Extraire de rutilantes pépites dans l'oeuvre de
Montaigne ne demande qu'à s'y pencher pour puiser selon ses besoins du moment.
Bernard Frank y a trouvé le très bon titre de son recueil dans une phrase du célèbre philosophe moraliste, citée en exergue : « L'écrivaillerie semble être quelque symptôme d'
un siècle débordé ». Faudrait-il donc le reborder, ce siècle remuant, afin qu'il s'endorme enfin sur ses lauriers ?

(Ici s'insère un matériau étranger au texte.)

===== config.mk =====
export PLATFORM = sky130hd
export DESIGN_NAME = modal_reg_sequencer
export DESIGN_NICKNAME = d
export VERILOG_FILES = /design/src/rtl/modal_reg_sequencer.sv
export SDC_FILE = /design/constraint.sdc
export NUM_CORES = 1
export LEC_CHECK = 0
export CORE_MARGIN = 2
export CORE_UTILIZATION = 45
export CTS_CLUSTER_DIAMETER = 80
export DETAILED_ROUTE_END_ITERATION = 7
export PLACE_DENSITY = 0.72
export SYNTH_ARGS = -nofsm -noshare
export SYNTH_HDL_FRONTEND = slang
export SYNTH_SLANG_ARGS = --single-unit

===== constraint.sdc =====
create_clock -name Clk -period 2.5 [get_ports Clk]
set_clock_uncertainty 0.05 [all_clocks]
set_input_delay 0.625 -clock Clk [delete_from_list [all_inputs] [get_ports Clk]]
set_output_delay 0.625 -clock Clk [all_outputs]
set_load 0.05 [all_outputs]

Bernard Frank (1929-2006), journaliste à la plume bien trempée, va s'évertuer à frapper la fourmilière où critiques littéraires et mauvais écrivains s'agitent et s'excitent afin de bronzer comme des idiots sous les feux de la rampe. La hauteur des railleries à la mesure de leur insignifiance. Avec la publication de ses
Antimémoires,
Malraux commence le bal mais de trappe, point encore.

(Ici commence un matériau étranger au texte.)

**config.mk**
```make
export PLATFORM = sky130hd
export DESIGN_NAME = comparator_nb_seq_flat
export DESIGN_NICKNAME = d
export VERILOG_FILES = /design/src/rtl/comparator_nb_seq_if.sv /design/src/rtl/comparator_nb_seq.sv /design/src/flat_wrapper.sv
export SDC_FILE = /design/constraint.sdc
export NUM_CORES = 1
export LEC_CHECK = 0
export BUFFER_PORTS_ARGS = -buffer_cell sky130_fd_sc_hd__buf_2
export CAP_MARGIN = 0
export CELL_PAD_IN_SITES_DETAIL_PLACEMENT = 0
export CELL_PAD_IN_SITES_GLOBAL_PLACEMENT = 2
export CORE_MARGIN = 4
export CORE_UTILIZATION = 29
export DETAILED_ROUTE_END_ITERATION = 10
export GPL_ROUTABILITY_DRIVEN = 0
export GPL_TIMING_DRIVEN = 0
export PLACE_DENSITY_LB_ADDON = 0.1
export SYNTH_ARGS = -nofsm -noshare
export SYNTH_HDL_FRONTEND = slang
export SYNTH_SLANG_ARGS = --single-unit
```
**constraint.sdc**
```tcl
create_clock -name clk -period 1.8 [get_ports clk]
set_input_delay 0.09 -clock clk [delete_from_list [all_inputs] [get_ports clk]]
set_output_delay 0.09 -clock clk [all_outputs]
set_load 0.03 [all_outputs]
```
**src/rtl/comparator_nb_seq_if.sv**
```systemverilog
// comparator_nb_seq_if: handshake and operand/result bundle for comparator_nb_seq.
//   master : drives start, A, B (and SGN), observes busy, done, G, L, E
//   slave  : the comparator side
// WIDTH must match the WIDTH of the comparator instance it connects to.
// Optional: COMPARATOR_SIGNED_EN adds the SGN (two's-complement select) signal.
interface comparator_nb_seq_if #(
  parameter int WIDTH = 8
);
  logic             start;
  logic [WIDTH-1:0] A;
  logic [WIDTH-1:0] B;
`ifdef COMPARATOR_SIGNED_EN
  logic             SGN;
`endif
  logic             busy;
  logic             done;
  logic             G;
  logic             L;
  logic             E;

`ifdef COMPARATOR_SIGNED_EN
  modport master (output start, A, B, SGN, input busy, done, G, L, E);
  modport slave  (input start, A, B, SGN, output busy, done, G, L, E);
`else
  modport master (output start, A, B, input busy, done, G, L, E);
  modport slave  (input start, A, B, output busy, done, G, L, E);
`endif
endinterface

```
**src/rtl/comparator_nb_seq.sv**
```systemverilog
// comparator_nb_seq: sequential magnitude comparator. Compares two WIDTH-bit
// operands MSB-first, CHUNK bits per clock, stopping at the first differing
// chunk. Results are registered one-hot G/L/E, held until the next completion.
// Ports:
//   clk  - rising-edge clock
//   rst  - synchronous active-high reset
//   bus  - comparator_nb_seq_if.slave: start, A, B, [SGN] in; busy, done, G, L, E out
// Optional: COMPARATOR_SIGNED_EN enables SGN; SGN=1 at start selects a
// two's-complement compare by flipping the sign bit of both operands on load.
module comparator_nb_seq #(
  parameter int WIDTH = 8,
  parameter int CHUNK = 2
) (
  input  logic                 clk,
  input  logic                 rst,
  comparator_nb_seq_if.slave   bus
);

  localparam int N  = WIDTH / CHUNK;
  localparam int CW = (N > 1) ? $clog2(N + 1) : 1;

  localparam logic [1:0] S_IDLE = 2'd0;
  localparam logic [1:0] S_RUN  = 2'd1;
  localparam logic [1:0] S_DONE = 2'd2;

  logic [1:0]       state_q, state_d;
  logic [CW-1:0]    cnt_q, cnt_d;
  logic [WIDTH-1:0] a_q, a_d;
  logic [WIDTH-1:0] b_q, b_d;
  logic             g_q, g_d;
  logic             l_q, l_d;
  logic             e_q, e_d;
  logic             done_q, done_d;
  logic             busy_q, busy_d;

  logic [WIDTH-1:0] a_load_s;
  logic [WIDTH-1:0] b_load_s;
  logic [CHUNK-1:0] a_top_s;
  logic [CHUNK-1:0] b_top_s;

`ifdef COMPARATOR_SIGNED_EN
  // Flipping the sign bit maps two's-complement order onto unsigned order.
  localparam logic [WIDTH-1:0] MSB_MASK = {1'b1, {(WIDTH-1){1'b0}}};
  assign a_load_s = bus.SGN ? (bus.A ^ MSB_MASK) : bus.A;
  assign b_load_s = bus.SGN ? (bus.B ^ MSB_MASK) : bus.B;
`else
  assign a_load_s = bus.A;
  assign b_load_s = bus.B;
`endif

  assign a_top_s = a_q[WIDTH-1 -: CHUNK];
  assign b_top_s = b_q[WIDTH-1 -: CHUNK];

  // Next-state, shift-register and result logic for the IDLE/RUN/DONE FSM.
  always_comb begin
    state_d = state_q;
    cnt_d   = cnt_q;
    a_d     = a_q;
    b_d     = b_q;
    g_d     = g_q;
    l_d     = l_q;
    e_d     = e_q;
    done_d  = 1'b0;
    case (state_q)
      S_IDLE, S_DONE: begin
        if (bus.start) begin
          a_d     = a_load_s;
          b_d     = b_load_s;
          cnt_d   = CW'(N);
          state_d = S_RUN;
        end else begin
          state_d = S_IDLE;
        end
      end
      S_RUN: begin
        if (a_top_s != b_top_s) begin
          g_d     = (a_top_s > b_top_s);
          l_d     = (a_top_s < b_top_s);
          e_d     = 1'b0;
          done_d  = 1'b1;
          state_d = S_DONE;
        end else if (cnt_q == CW'(1)) begin
          g_d     = 1'b0;
          l_d     = 1'b0;
          e_d     = 1'b1;
          done_d  = 1'b1;
          state_d = S_DONE;
        end else begin
          a_d   = a_q << CHUNK;
          b_d   = b_q << CHUNK;
          cnt_d = cnt_q - CW'(1);
        end
      end
      default: begin
        state_d = S_IDLE;
      end
    endcase
    busy_d = (state_d == S_RUN);
  end

  // Control and result registers with synchronous reset.
  always_ff @(posedge clk) begin
    if (rst) begin
      state_q <= S_IDLE;
      cnt_q   <= {CW{1'b0}};
      g_q     <= 1'b0;
      l_q     <= 1'b0;
      e_q     <= 1'b0;
      done_q  <= 1'b0;
      busy_q  <= 1'b0;
    end else begin
      state_q <= state_d;
      cnt_q   <= cnt_d;
      g_q     <= g_d;
      l_q     <= l_d;
      e_q     <= e_d;
      done_q  <= done_d;
      busy_q  <= busy_d;
    end
  end

  // Operand shift registers carry no reset; their contents matter only in RUN.
  always_ff @(posedge clk) begin
    a_q <= a_d;
    b_q <= b_d;
  end

  assign bus.busy = busy_q;
  assign bus.done = done_q;
  assign bus.G    = g_q;
  assign bus.L    = l_q;
  assign bus.E    = e_q;

endmodule

```
**src/flat_wrapper.sv**
```systemverilog
// flat-port wrapper written by rule: the top's interface ports become plain ports
module comparator_nb_seq_flat 
#(
  parameter int WIDTH = 8,
  parameter int CHUNK = 2
)
  (clk, rst, bus_start, bus_A, bus_B, bus_busy, bus_done, bus_G, bus_L, bus_E);
  comparator_nb_seq_if #(.WIDTH(WIDTH)) bus_i ();
  input  logic clk;
  input  logic rst;
  input wire logic [$bits(bus_i.start)-1:0] bus_start;
  input wire logic [$bits(bus_i.A)-1:0] bus_A;
  input wire logic [$bits(bus_i.B)-1:0] bus_B;
  output wire logic [$bits(bus_i.busy)-1:0] bus_busy;
  output wire logic [$bits(bus_i.done)-1:0] bus_done;
  output wire logic [$bits(bus_i.G)-1:0] bus_G;
  output wire logic [$bits(bus_i.L)-1:0] bus_L;
  output wire logic [$bits(bus_i.E)-1:0] bus_E;
  assign bus_i.start = bus_start;
  assign bus_i.A = bus_A;
  assign bus_i.B = bus_B;
  assign bus_busy = bus_i.busy;
  assign bus_done = bus_i.done;
  assign bus_G = bus_i.G;
  assign bus_L = bus_i.L;
  assign bus_E = bus_i.E;
  comparator_nb_seq #(.WIDTH(WIDTH), .CHUNK(CHUNK)) u_core (.clk(clk), .rst(rst), .bus(bus_i));
endmodule
```
==> flow_metrics.env <==
export IMPL_cts_reportedPaths_clkPinSlew_ns=0.10
export IMPL_slew_violations=0
export IMPL_fmaxAchievable_ghz=0.596
export IMPL_initial_core_utilization=0.306
export IMPL_ys_flop_type="sky130_fd_sc_hd__edfxtp_1"
export IMPL_power_per_cell_area_mw_per_mm2=927
export IMPL_place_hpwl_mm=1.58
export IMPL_grt_use_total=0.0978
export IMPL_maxSlewHeadroom=0.678
export IMPL_cp_arrival_ns=1.88
export IMPL_clock_root_buffer="sky130_fd_sc_hd__clkbuf_8"
export IMPL_timing_rr_start="u_core.b_q[6]$_DFFE_PP_"
export IMPL_wl_per_cell_um=12.5
export IMPL_synthDistinctLibCells=24
export IMPL_place_ws_ns=-0.342
export IMPL_whs_endpoint="u_core.a_q[4]$_DFFE_PP_"
export IMPL_ir_worst_vdd_mv=0.287
export IMPL_grt_remaining_overflow=0
export IMPL_grt_antenna_before_repair=0
export IMPL_worstHoldStart="bus_A[4]"
export IMPL_ys_seq_elements=26
export IMPL_core_outline_area_sq_mm=0.00374
export IMPL_finalWorstPathRequiredPeriod_ns=1.68
export IMPL_grt_pass1_vias=801
export IMPL_mappedNetlistNets=135
export IMPL_min_path_type="in -> reg"
export IMPL_cts_tree="built"
export IMPL_synthesis_yosys_warnings=0
export IMPL_final_non_filler_cells=188
export IMPL_fin_tns_setup_ns=0
export IMPL_fin_worst_skew_ns=0.00878
export IMPL_die_area_sq_mm=0.00503
export IMPL_die_y_um=70.9
export IMPL_crit_fanout=4
export IMPL_hold_violations=0
export IMPL_antenna_cells_inserted=0
export IMPL_numPlacedInstances=183
export IMPL_synth_seq_area_share=0.593
export IMPL_postSynthCellCount=112
export IMPL_fillCellCount=415
export IMPL_drt_initial_drc_count=34
export IMPL_post_synth_main_area_contributors="sky130_fd_sc_hd__edfxtp_1 (42%), sky130_fd_sc_hd__dfxtp_1 (17%), sky130_fd_sc_hd__nand2_1 (12%), sky130_fd_sc_hd__ha_1 (4.4%), sky130_fd_sc_hd__and2_1 (2.7%)"
export IMPL_grt_pass1_wl_mm=3.80
export IMPL_crit_path_end_kind="flip-flop"
export IMPL_post_drt_via_cell_ratio=4.34
export IMPL_drive_gt1_frac=0.250
export IMPL_fin_total_pwr_w=0.00130
export IMPL_layout_area_overhead_vs_synth_pct=21.9
export IMPL_cts_made_buffers=3
export IMPL_core_rowCount=22
export IMPL_post_cts_buffers=0
export IMPL_worstSetupPathType="reg -> reg"
export IMPL_ctsLongestPathBuffers=2
export IMPL_max_cap_viol_count=0
export IMPL_dieWidth_um=70.9
export IMPL_pin_count=24
export IMPL_synth_largest_type_area_fraction=0.419
export IMPL_crit_reg2reg_capture="u_core.bus.L$_SDFFE_PP0P_"
export IMPL_maximum_number_of_pins_on_one_net_before_global_route_repair=15
export IMPL_synth_largest_area_cell="sky130_fd_sc_hd__edfxtp_1"
export IMPL_worstRegToRegCells=4
export IMPL_tritoncts_num_sinks=26
export IMPL_power_leakage_nw=0.606
export IMPL_multi_input_comb_area_sq_um=455
export IMPL_numPortBuffers=23
export IMPL_finalSetupViolCount=0
export IMPL_cts_max_level=1
export IMPL_postLayoutSetupSlackWorst_ns=0.122
export IMPL_synthArstFlopShare=0
export IMPL_wirelength_mm=2.35
export IMPL_drtAntennaViolNets=0
export IMPL_detail_route_drc_violations=0
export IMPL_synth_cell_area_sq_mm=0.00115
export IMPL_avgSynthCellArea_sq_um=10.2
export IMPL_layout_nets=164
export IMPL_final_period_utilization=0.932
export IMPL_register_area_sq_um=681
export IMPL_start_kind="flip-flop"
export IMPL_detail_route_first_pass_iterations=4
export IMPL_worst_reg_to_reg_setup_slack_ns=0.12
export IMPL_tightest_slew_ns=0.483
export IMPL_via_count=816
export IMPL_synth_edff_count=16
export IMPL_rsz0062_at_grt="false"
export IMPL_cp_required_ns=2.00
export IMPL_outcome="finished clean"
export IMPL_insertion_delay_ns=0.28
export IMPL_whs_path_depth=3
metal layers:
| metal | part of all wire | up-vias | global-route usage |
|---|---|---|---|
| li1 | - | 429 | - |
| met1 | 0.48 | 364 | 0.125 |
| met2 | 0.45 | 18 | 0.150 |
| met3 | 0.049 | 5 | 0.0270 |
| met4 | 0.023 | 0 | 0.0501 |
| met5 | 0 | - | 0 |
synthesized netlist by cell type, types with 2 or more instances:
| master | count |
|---|---|
| sky130_fd_sc_hd__mux2_2 | 2 |
| sky130_fd_sc_hd__nand2_1 | 38 |
| sky130_fd_sc_hd__nor2_1 | 2 |
| sky130_fd_sc_hd__and2_1 | 5 |
| sky130_fd_sc_hd__nor3_1 | 3 |
| sky130_fd_sc_hd__clkbuf_1 | 2 |
| sky130_fd_sc_hd__dfxtp_1 | 10 |
| sky130_fd_sc_hd__ha_1 | 4 |
| sky130_fd_sc_hd__edfxtp_1 | 16 |
| sky130_fd_sc_hd__a21oi_1 | 4 |
| sky130_fd_sc_hd__nand2b_1 | 5 |
| sky130_fd_sc_hd__inv_1 | 4 |
| sky130_fd_sc_hd__nor2b_1 | 5 |
| sky130_fd_sc_hd__nand3_1 | 2 |
kinds of logic (layout without fill, tap and decap cells):
| group | after synthesis | in the layout | synth area share |
|---|---|---|---|
| compound gates | 10 | 10 | 0.0622 |
| fa+ha+maj | 4 | 4 | 0.0436 |
| buf+inv | 9 | 36 | 0.0371 |
| flops | 26 | 26 | 0.593 |
| mux | 2 | 2 | 0.0196 |
| simple gates | 61 | 62 | 0.244 |
state kept, by name, summed over array words and instances, names as in the netlist:
name             cells
u_core.bus.G         1
u_core.cnt_q         3
u_core.bus.E         1
u_core.bus.done      1
u_core.bus.busy      1
u_core.a_q           8
u_core.b_q           8
u_core.bus.L         1
u_core.state_q       2
layout by cell type (no fill, tap or decap), types with 2 or more instances in the layout:
cell type and n:
sky130_fd_sc_hd__a21oi_1 4, sky130_fd_sc_hd__and2_1 5, sky130_fd_sc_hd__buf_2 24, sky130_fd_sc_hd__clkbuf_1 2, sky130_fd_sc_hd__clkbuf_8 3, sky130_fd_sc_hd__dfxtp_1 10
sky130_fd_sc_hd__edfxtp_1 16, sky130_fd_sc_hd__ha_1 4, sky130_fd_sc_hd__inv_1 4, sky130_fd_sc_hd__mux2_2 2, sky130_fd_sc_hd__nand2_1 37, sky130_fd_sc_hd__nand2_4 2
sky130_fd_sc_hd__nand2b_1 5, sky130_fd_sc_hd__nor2_1 2, sky130_fd_sc_hd__nor2b_1 5, sky130_fd_sc_hd__nor3_1 3
power by group:
part,switching (W),internal [W],leakage [nW]
logic,0.000141,0.0000893,0.344
registers,0.0000175,0.000702,0.238
clock network,0.000193,0.000153,0.0231
worst max-delay path by stage:
| stage | startpoint | end | slack, ns | cells after the start |
|---|---|---|---|---|
| after floorplan | u_core.a_q[7]$_DFFE_PP_ | u_core.a_q[0]$_SDFFCE_PN0P_ | 0.03 | 4 |
| after global placement | u_core.b_q[6]$_DFFE_PP_ | u_core.a_q[6]$_DFFE_PP_ | -0.30 | 4 |
| after detailed placement | u_core.b_q[6]$_DFFE_PP_ | u_core.a_q[6]$_DFFE_PP_ | -0.34 | 4 |
| after CTS | u_core.b_q[6]$_DFFE_PP_ | u_core.a_q[7]$_DFFE_PP_ | 0.07 | 4 |
| after global routing | u_core.b_q[6]$_DFFE_PP_ | u_core.state_q[1]$_SDFF_PP0_ | 0.04 | 4 |
| final | u_core.b_q[6]$_DFFE_PP_ | u_core.bus.L$_SDFFE_PP0P_ | 0.12 | 4 |
cell type report:
cell class                      instances  share of cell area
Clock buffer                            3              0.0295
Inverter                                4              0.0107
Multi-Input combinational cell         78               0.326
Clock inverter                          1             0.00268
Tap cell                               48              0.0429
Buffer                                  5              0.0197
Timing Repair Buffer                   23              0.0823
Sequential cell                        26               0.487
worst max-delay path: stages (launching register included):
cell                       delay [ns]
sky130_fd_sc_hd__edfxtp_1        0.39
sky130_fd_sc_hd__ha_1            0.34
sky130_fd_sc_hd__and2_1          0.23
sky130_fd_sc_hd__or4_4           0.49
sky130_fd_sc_hd__o22ai_2         0.14
per-stage QoR:
| stage | hold slack, ns | utilization | cell area, sq um |
|---|---|---|---|
| detailed placement | 0.362 | 0.353 | 1320 |
| global placement | 0.358 | 0.353 | 1320 |
| floorplan | 0.271 | - | 1150 |
| CTS | 0.0667 | 0.372 | 1390 |
| finish | 0.0713 | 0.374 | 1400 |
| global route | 0.0773 | 0.374 | 1400 |
what timing repair did:
item | 4_1_cts | 5_1_grt
pin swaps | 1 | 0
resized for setup | 4 | 1
hold buffers | 0 | 0
setup endpoints to repair | 16 | 1
gates cloned | 1 | 0
No activity file was read; power rests on OpenSTA's default activity.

Bernard Frank hésite entre l'encensoir et le grattoir : « Les six cents pages de
Malraux, c'est la fraîcheur, la brise même de la littérature » ; Plus loin, on peut lire : «
Malraux monologuait l'autre soir à la télévision devant
Roger Stéphane… qui n'y comprenait rien… » ; « A la trappe,
Malraux, à la trappe ! ».
Bernard Frank sait être drôle et sans complexe. Il se fera congédier de la revue des Temps modernes par
Sartre car le philosophe cogneur n'apprécie pas d'apparaître dans le roman de Frank,
Les Rats. Inventeur des « hussards » et des « grognards » des lettres, il fréquente
Françoise Sagan, l'alcool et les casinos. Pourtant, à travers ses chroniques (Le Matin de Paris, le Monde,
Le Nouvel Observateur) et ses livres dont peu aboutiront, il place la littérature sur un piédestal et son babillage n'est plus seulement brillant, il en devient croquant d'intelligence.